So if average item size doesn’t change doubling the number of items quadruples time spent. Using the second test time above would mean 5 million items would take a whopping 17.4 days to sort (5mil/5000 → 10002 * 1.5sec). However, we could assume that not much is gained by considering all items together. You could instead break it down to 5000 reps of the 1000 item problem which would give 0.06s * 5000 = 5min. You might save the results of each repetition, but remove the items in the last bin if not near full and return them to the items remaining to be sorted.

Also note that as S is decreased the number of bins needed will approach the optimum. And as S is increased the assumption above is less true; it becomes more important to check as many items as possible to reduce the number of bins needed.
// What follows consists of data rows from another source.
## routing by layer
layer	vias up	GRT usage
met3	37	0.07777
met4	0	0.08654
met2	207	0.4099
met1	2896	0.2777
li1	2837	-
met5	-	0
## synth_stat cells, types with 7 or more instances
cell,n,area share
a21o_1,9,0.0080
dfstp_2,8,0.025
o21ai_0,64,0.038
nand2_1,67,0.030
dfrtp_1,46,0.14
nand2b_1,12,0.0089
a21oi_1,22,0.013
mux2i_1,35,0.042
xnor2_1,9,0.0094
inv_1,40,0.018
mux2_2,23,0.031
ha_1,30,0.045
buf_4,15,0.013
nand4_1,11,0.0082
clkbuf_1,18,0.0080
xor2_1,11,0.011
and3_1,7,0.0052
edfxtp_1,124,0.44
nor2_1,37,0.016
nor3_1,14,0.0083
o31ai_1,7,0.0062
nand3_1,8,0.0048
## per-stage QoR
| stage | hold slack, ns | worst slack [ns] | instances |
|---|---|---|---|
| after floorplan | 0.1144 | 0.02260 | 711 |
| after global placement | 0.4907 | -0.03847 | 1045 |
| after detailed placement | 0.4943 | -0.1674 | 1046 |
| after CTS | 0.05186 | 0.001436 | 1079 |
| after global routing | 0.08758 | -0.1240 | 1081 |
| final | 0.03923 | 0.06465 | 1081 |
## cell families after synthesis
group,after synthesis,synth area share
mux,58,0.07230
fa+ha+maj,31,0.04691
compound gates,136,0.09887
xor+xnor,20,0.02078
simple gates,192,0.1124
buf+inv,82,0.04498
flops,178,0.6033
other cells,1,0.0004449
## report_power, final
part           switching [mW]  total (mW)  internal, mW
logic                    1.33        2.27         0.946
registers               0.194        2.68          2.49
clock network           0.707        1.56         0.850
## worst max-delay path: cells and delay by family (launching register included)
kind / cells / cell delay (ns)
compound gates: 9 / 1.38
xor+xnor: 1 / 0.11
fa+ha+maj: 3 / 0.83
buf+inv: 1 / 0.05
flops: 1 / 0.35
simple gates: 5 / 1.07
File: config.mk
export PLATFORM = sky130hd
export DESIGN_NAME = csr_spmv_back
export DESIGN_NICKNAME = d
export VERILOG_FILES = /design/src/rtl/core/csr_spmv_pkg.sv /design/src/rtl/core/csr_spmv_back.sv
export SDC_FILE = /design/constraint.sdc
export NUM_CORES = 2
export LEC_CHECK = 0
export BUFFER_PORTS_ARGS = -buffer_cell sky130_fd_sc_hd__buf_4
export CORE_ASPECT_RATIO = 0.8
export CORE_MARGIN = 1
export CORE_UTILIZATION = 40
export DETAILED_ROUTE_END_ITERATION = 10
export RECOVER_POWER = 50
export SETUP_SLACK_MARGIN = 0.1
export SLEW_MARGIN = 10
export SYNTH_ARGS = -nofsm -noshare
export SYNTH_HDL_FRONTEND = slang
export SYNTH_SLANG_ARGS = --single-unit
File: constraint.sdc
create_clock -name clk_i -period 6.1 [get_ports clk_i]
set_input_delay 0.305 -clock clk_i [delete_from_list [all_inputs] [get_ports clk_i]]
set_output_delay 0.305 -clock clk_i [all_outputs]
set_load 0.03 [all_outputs]
File: src/rtl/core/csr_spmv_pkg.sv
`timescale 1ns / 1ps
// shared types and constants for the csr spmv row accumulate unit
package csr_spmv_pkg;

  localparam int unsigned IDX_W          = 12;
  localparam int unsigned VAL_W          = 32;
  localparam int unsigned SUM_W          = 64;
  localparam int unsigned ROW_W          = 16;
  localparam int unsigned VECTOR_DEPTH   = 4096;
  localparam int unsigned QUEUE_DEPTH_DEF = 4;

  localparam logic signed [SUM_W-1:0] SUM_MAX = {1'b0, {(SUM_W-1){1'b1}}};
  localparam logic signed [SUM_W-1:0] SUM_MIN = {1'b1, {(SUM_W-1){1'b0}}};

  typedef enum logic [1:0] {
    MODE_LOAD  = 2'd0,
    MODE_NZ    = 2'd1,
    MODE_EMPTY = 2'd2
  } mode_e;

  typedef struct packed {
    logic                    is_nz;
    logic signed [VAL_W-1:0] value;
    logic signed [VAL_W-1:0] vec;
    logic                    row_end;
    logic                    matrix_last;
  } work_t;

endpackage

File: src/rtl/core/csr_spmv_back.sv
`timescale 1ns / 1ps
// back end: multiply, saturating row accumulate, result register
module csr_spmv_back import csr_spmv_pkg::*; (
  input  logic                    clk_i,
  input  logic                    rst_ni,
  input  logic                    pop_valid_i,
  input  work_t                   pop_work_i,
  output logic                    pop_o,
  output logic                    out_valid_o,
  input  logic                    out_stall_i,
  output logic [ROW_W-1:0]        row_index_o,
  output logic signed [SUM_W-1:0] row_sum_o,
  output logic                    saturated_o,
  output logic                    final_row_o
);

  logic                    prod_valid_q;
  logic signed [SUM_W-1:0] prod_q;
  logic                    prod_row_end_q;
  logic                    prod_mlast_q;

  logic signed [SUM_W-1:0] acc_q;
  logic                    ovf_q;
  logic [ROW_W-1:0]        row_cnt_q;

  logic                    out_valid_q;
  logic [ROW_W-1:0]        out_row_q;
  logic signed [SUM_W-1:0] out_sum_q;
  logic                    out_sat_q;
  logic                    out_final_q;

  logic                    acc_go, row_go, prod_load;
  logic signed [SUM_W-1:0] mul;
  logic signed [SUM_W:0]   sum;
  logic                    sum_ovf;
  logic signed [SUM_W-1:0] sum_sat;

  assign acc_go    = prod_valid_q && (!prod_row_end_q || !out_valid_q || !out_stall_i);
  assign row_go    = acc_go && prod_row_end_q;
  assign prod_load = !prod_valid_q || acc_go;
  assign pop_o     = pop_valid_i && prod_load;

  assign mul     = SUM_W'($signed(pop_work_i.value)) * SUM_W'($signed(pop_work_i.vec));
  assign sum     = {acc_q[SUM_W-1], acc_q} + {prod_q[SUM_W-1], prod_q};
  assign sum_ovf = sum[SUM_W] ^ sum[SUM_W-1];
  assign sum_sat = sum_ovf ? (sum[SUM_W] ? SUM_MIN : SUM_MAX) : sum[SUM_W-1:0];

  always_ff @(posedge clk_i or negedge rst_ni) begin
    if (!rst_ni) begin
      prod_valid_q <= 1'b0;
    end else if (prod_load) begin
      prod_valid_q <= pop_valid_i;
    end
  end

  always_ff @(posedge clk_i) begin
    if (pop_o) begin
      prod_q         <= pop_work_i.is_nz ? mul : '0;
      prod_row_end_q <= pop_work_i.row_end;
      prod_mlast_q   <= pop_work_i.matrix_last;
    end
  end

  always_ff @(posedge clk_i or negedge rst_ni) begin
    if (!rst_ni) begin
      acc_q     <= '0;
      ovf_q     <= 1'b0;
      row_cnt_q <= '0;
    end else if (row_go) begin
      acc_q     <= '0;
      ovf_q     <= 1'b0;
      row_cnt_q <= prod_mlast_q ? '0 : row_cnt_q + 1'b1;
    end else if (acc_go) begin
      acc_q <= sum_sat;
      ovf_q <= ovf_q | sum_ovf;
    end
  end

  always_ff @(posedge clk_i or negedge rst_ni) begin
    if (!rst_ni) begin
      out_valid_q <= 1'b0;
    end else if (row_go) begin
      out_valid_q <= 1'b1;
    end else if (!out_stall_i) begin
      out_valid_q <= 1'b0;
    end
  end

  always_ff @(posedge clk_i) begin
    if (row_go) begin
      out_row_q   <= row_cnt_q;
      out_sum_q   <= sum_sat;
      out_sat_q   <= ovf_q | sum_ovf;
      out_final_q <= prod_mlast_q;
    end
  end

  assign out_valid_o = out_valid_q;
  assign row_index_o = out_row_q;
  assign row_sum_o   = out_sum_q;
  assign saturated_o = out_sat_q;
  assign final_row_o = out_final_q;

  a_row_clears_acc: assert property (@(posedge clk_i) disable iff (!rst_ni)
    row_go |=> (acc_q == '0) && !ovf_q)
    else $error("accumulator not cleared after row end");

  a_final_resets_row: assert property (@(posedge clk_i) disable iff (!rst_ni)
    (row_go && prod_mlast_q) |=> (row_cnt_q == '0))
    else $error("row counter not reset after final row");

endmodule

After elaboration in Yosys (flattened, before gate mapping) --
Index checks and enable logic that the tools add are counted.
Storage, ports and cells: register bits after elaboration 231, input port bits 71, word-level logic and storage cells 38
Operators by class: add/subtract/negate cells 2, $mul 1, equal/unequal tests 1, mux-type cells 9, bitwise gates (word level) 2, reduce and logical (&&, ||, !) cells 11
Operators with widths (count):
- 64-bit 2-to-1 mux | 4
- 64-bit by 64-bit adder with 65-bit output | 1
- 32-bit by 32-bit multiplier with 64-bit output | 1
- 16-bit by 1-bit adder with 16-bit output, second input constant | 1
- 16-bit 2-to-1 mux | 1
- 1-bit zero test | 4
- 1-bit 2-to-1 mux | 4
- 1-bit logical AND | 3
- 1-bit logical OR | 3
- 2-bit by 1-bit inequality test with 1-bit output, second input constant | 1
- 2-bit nonzero test | 1
- 1-bit bitwise OR | 1
- 1-bit bitwise XOR | 1

Logic depth before layout (Yosys ltp) --
word-level depth 6, depth in mapped cells 28

Worst setup path before layout --
No wires, ideal clock.
path type input to register, start in pop_work_i[65] (netlist bit), end reg prod_q[63] (data pin), library setup time 0.255 ns, data arrival time 7.657 ns, data required time 5.845 ns, setup slack -1.812 ns, stages 27, path buffers 1, cell sequence clkbuf_1 nand2_1 inv_1 fa_1 inv_1 fa_1 inv_1 fa_1 fa_1 inv_1 fa_1 inv_1 fa_1 inv_1 fa_1 inv_1 fa_1 ha_1 a21o_1 a21o_1 a21o_1 a21o_1 a21o_1 a221o_1 a21o_1 nor3_1 and3b_1
On the way: longest elaborated chain between the ends 1
Ends and longest elaborated chain:
- from (decl) | line csr_spmv_back.sv:7 | input work_t pop_work_i,
- 32-bit by 32-bit multiplier with 64-bit output | line csr_spmv_back.sv:43 | assign mul = SUM_W'($signed(pop_work_i.value)) * SUM_W'($signed(pop_work_i.vec));
- to (signal assigned) | line csr_spmv_back.sv:58 | prod_q <= pop_work_i.is_nz ? mul : '0;
- to (decl) | line csr_spmv_back.sv:18 | logic signed [SUM_W-1:0] prod_q;
Every way passes these cells. A chain may end at the register's enable or synchronous reset.

Worst setup path in the final report --
start in pop_work_i[9] (netlist bit), end reg prod_q[63] (data pin)
The elaborated chain is that of the path after synthesis.

==> flow_summary_export.csv <==
group,metric,value,unit
global_route,grt_max_degree,75,
sta,max_freq,146,MHz
synth,synth-xor-area-share,0.0227,
synth,synth_mux_area_frac,0.00188,
critical_path,cp-start-kind,"input pin",
critical_path,endpoint_kind,"flip-flop",
die,fp.dieH,314,um
clock_tree,cts_buffer_depth,3,
sta,setup_viol,43,
clock_tree,cts_tree,"yes",
critical_path,arrival,7160,ps
synth,async_flop_share,0.359,
route,drc_errors,0,
clock_tree,clock_latency,530,ps
placed_design,port_buffers,154,
critical_path,rrSetupSlack,850,ps
die,initial_core_util,0.403,
finish,fin_nets,6933,
synth,syn_inst,5051,
finish,final_cell_mix,"fa_1, inv_1, nand2_1",
sta,worstMarginPinSlew,3520,ps
synth,synth_fa_ha_area_frac,0.510,
synth,syn_area_per_cell,9.63,um2
synth,ys_warn_count,0,
placed_design,post-place-ws,-1650,ps
placed_design,hpwlAfterDp,116000,um
die,die-area,123000,um2
clock_tree,cts_max_level,1,
critical_path,crit_required,6390,ps
route,via_count,36300,
sta,clock_skew,11.5,ps
clock_tree,clock_sink_count,231,
sta,finalHoldViolCount,0,
die,io-pin-count,155,
synth,synth_enable_flop_cells,148,
global_route,antenna_found_initial,4,
global_route,grtUsageTotal,0.234,
synth,synth_nets,6456,
sta,worst_hold_slack,436,ps
route,routed_wl,139000,um
route,wl_per_cell,19.4,um
synth,synthesis.area,48700,um2
status,failed_checks,"capacitance limit, slew limit, setup timing",
sta,fin_crit,6870,ps
status,run_status,"complete, but fails checks",
route,ant_nets,0,
synth,synth_largest_area_cell,"fa_1",
critical_path,critPathMaxFanout,5,
min_path,hold_path.class,"input pin to flip-flop",
synth,synth_top_family_by_area,"adder cells",
route,viasPerCell,5.06,
clock_tree,clockRootBuffer,"clkbuf_16",
synth,ys.flop_type,"edfxtp_1",
global_route,grt-ovfl-total,0,
die,rows,114,
die,die_w,392,um
synth,ys_seq_elements,231,
clock_tree,cts_made_buffers,22,
global_route,grt_first_pass_wirelength,225000,um
synth,synth_compound_area_frac,0.0794,
sta,max-slew-margin-rel,-1.35,
sta,maxSlewViolCount,151,
sta,rsz0062_at_grt,"true",
placed_design,globalplace.congestion,0.935,
finish,drive_above_1_share,0.170,
synth,synth_top_area_share,0.446,
sta,fin_ws,-770,ps
die,core_area,121000,um2
route,first_pass_iters,5,
synth,ys_types,78,
synth,ys_top_cells_by_area,"fa_1, edfxtp_1, inv_1",
finish,area_growth,19.8,%
critical_path,critPathKind,"input pin to flip-flop",
synth,synth-simple-area-share,0.155,
finish,final_common_cell,"fa_1",
clock_tree,clkTransAtPathRegs,70,ps
route,drtIter0Drc,2310,
job,maxCapViolations,3,
synth,ys_seq_area_frac,0.134,
sta,timing.final.crit_share,1.13,
global_route,first_global_vias,39700,
==> state kept, by name, summed over array words and instances, names as in the netlist <==
| name | flops |
|---|---|
| acc_q | 64 |
| prod_mlast_q | 1 |
| row_cnt_q | 16 |
| prod_row_end_q | 1 |
| out_valid_o | 1 |
| row_index_o | 16 |
| prod_valid_q | 1 |
| ovf_q | 1 |
| row_sum_o | 64 |
| final_row_o | 1 |
| prod_q | 64 |
| saturated_o | 1 |
==> path summary, 6_finish.rpt <==
| path | start | endpoint | cells after the start |
|---|---|---|---|
| worst max-delay path | pop_work_i[9] | prod_q[63] | 27 |
| worst min-delay path | pop_work_i[66] | prod_q[56] | 3 |
| worst max register to register | acc_q[10] | acc_q[39] | 17 |
| max in group asynchronous | rst_ni | row_cnt_q[12] | 3 |
| worst min register to register | row_cnt_q[15] | row_index_o[15] | 0 |
| min in group asynchronous | rst_ni | row_cnt_q[5] | 2 |
==> cell type report <==
class                           count  area (um2)
Fill cell                       11300       62400
Multi-Input combinational cell   3567       38800
Sequential cell                   231        6520
Timing Repair Buffer              723        6500
Inverter                          982        3690
Tap cell                         1624        2030
Clock buffer                       33         674
Clock inverter                      7        92.6
Timing Repair inverter              1        7.51
Antenna cell                        3        7.51
==> synth_stat cells, types with 4 or more instances <==
library cell  number
nand4_1           32
xor2_1            52
o31ai_1           10
a22o_1            31
o21ai_0          135
mux2i_1            8
nand3_1           33
o211ai_1          35
nand2_1          636
and2_1           566
edfxtp_1         148
inv_1            981
nand2b_1          27
a21boi_0           5
o21a_1            16
and3_1            26
xnor2_1           74
nor2_1           105
and4_1             7
ha_1             251
a41oi_1            5
nor2b_1           17
a211oi_1          13
buf_2             13
fa_1            1083
or2_2              6
o21ai_1            5
and3b_1            4
or3_1              5
clkbuf_1         250
a31o_2             5
a31oi_1           24
o21bai_1          27
a21oi_1          159
nor3_1            26
dfrtp_1           83
a21o_1            87
==> logic make-up (layout without fill, tap and decap cells) <==
logic type                 Yosys count  in the layout
adders and majority gates         1334           1334
DFF                                231            231
and+or+nand+nor                   1502           1502
buffers and inverters             1253           1746
xor gates and xnor gates           126            126
other                                0              3
muxes                                9              9
AOI/OAI and AO/OA                  596            596
==> metal layers <==
| metal | up-vias | GRT usage | wire, um |
|---|---|---|---|
| li1 | 16400 | - | - |
| met1 | 18700 | 0.338 | 63000 |
| met2 | 1111 | 0.371 | 63000 |
| met3 | 186 | 0.0345 | 9230 |
| met4 | 2 | 0.0563 | 3920 |
| met5 | - | 0 | 13 |
==> stage by stage <==
step / TNS [ps] / util / instance area [um2] / instances
after floorplan: -24950 / - / 49300 / 5051
after global placement: -55680 / 0.460 / 55500 / 7048
after detailed placement: -58110 / 0.460 / 55500 / 7048
after CTS: -21840 / 0.480 / 57900 / 7141
after global routing: -33430 / 0.483 / 58300 / 7169
final: -23030 / 0.483 / 58300 / 7171
==> timing repair <==
| action | CTS | global route |
|---|---|---|
| cloned | 4 | 4 |
| gates resized for setup | 266 | 105 |
| endpoints found under the hold margin | 42 | 0 |
| hold buffers | 5 | 0 |
| setup endpoints to repair | 49 | 52 |
| pin swaps | 151 | 71 |
| buffers inserted | 45 | 28 |
==> worst max-delay path, stage by stage <==
cell	delay (ps)
buf_16	130
buf_12	140
and2_4	150
fa_1	460
fa_1	490
fa_1	540
inv_2	40
fa_1	510
inv_2	40
fa_1	500
fa_1	440
fa_1	490
fa_1	520
ha_4	290
and4_4	200
and3_4	200
nand2_4	50
a21oi_4	160
buf_6	120
o211ai_1	80
buf_4	160
a2111oi_4	270
buf_4	190
o21bai_4	80
a211oi_2	280
o21ai_1	90
and3b_1	210
Power is left out: the tool's default activity adds up to more than one toggle a clock period on the data nets, which glitch-free logic cannot reach.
I lack the math skills to prove it, but it’s not difficult to see that if you have 1000 items with values ranging from 0 to 1000 and the bin capacity is 1000, there will be many bins with a large first item that won’t have a near perfect match which will result in extra bins needed. So given a maximum item size Smax there should be a point at which checking more items causes a huge time penalty without doing much to optimize the number of bins needed: Iopt = Smax * M (where if Save% is large M > 1).

One last note: It is perfectly possible that the number of bins needed far exceeds the predicted optimum without implying that the sort did a bad job. Consider a problem where bin capacity is 10 and you have 10 items of size 6. Total size divided by bin capacity (60/10) predicts that at least 6 bins will be needed while it is clear that 10 bins are needed.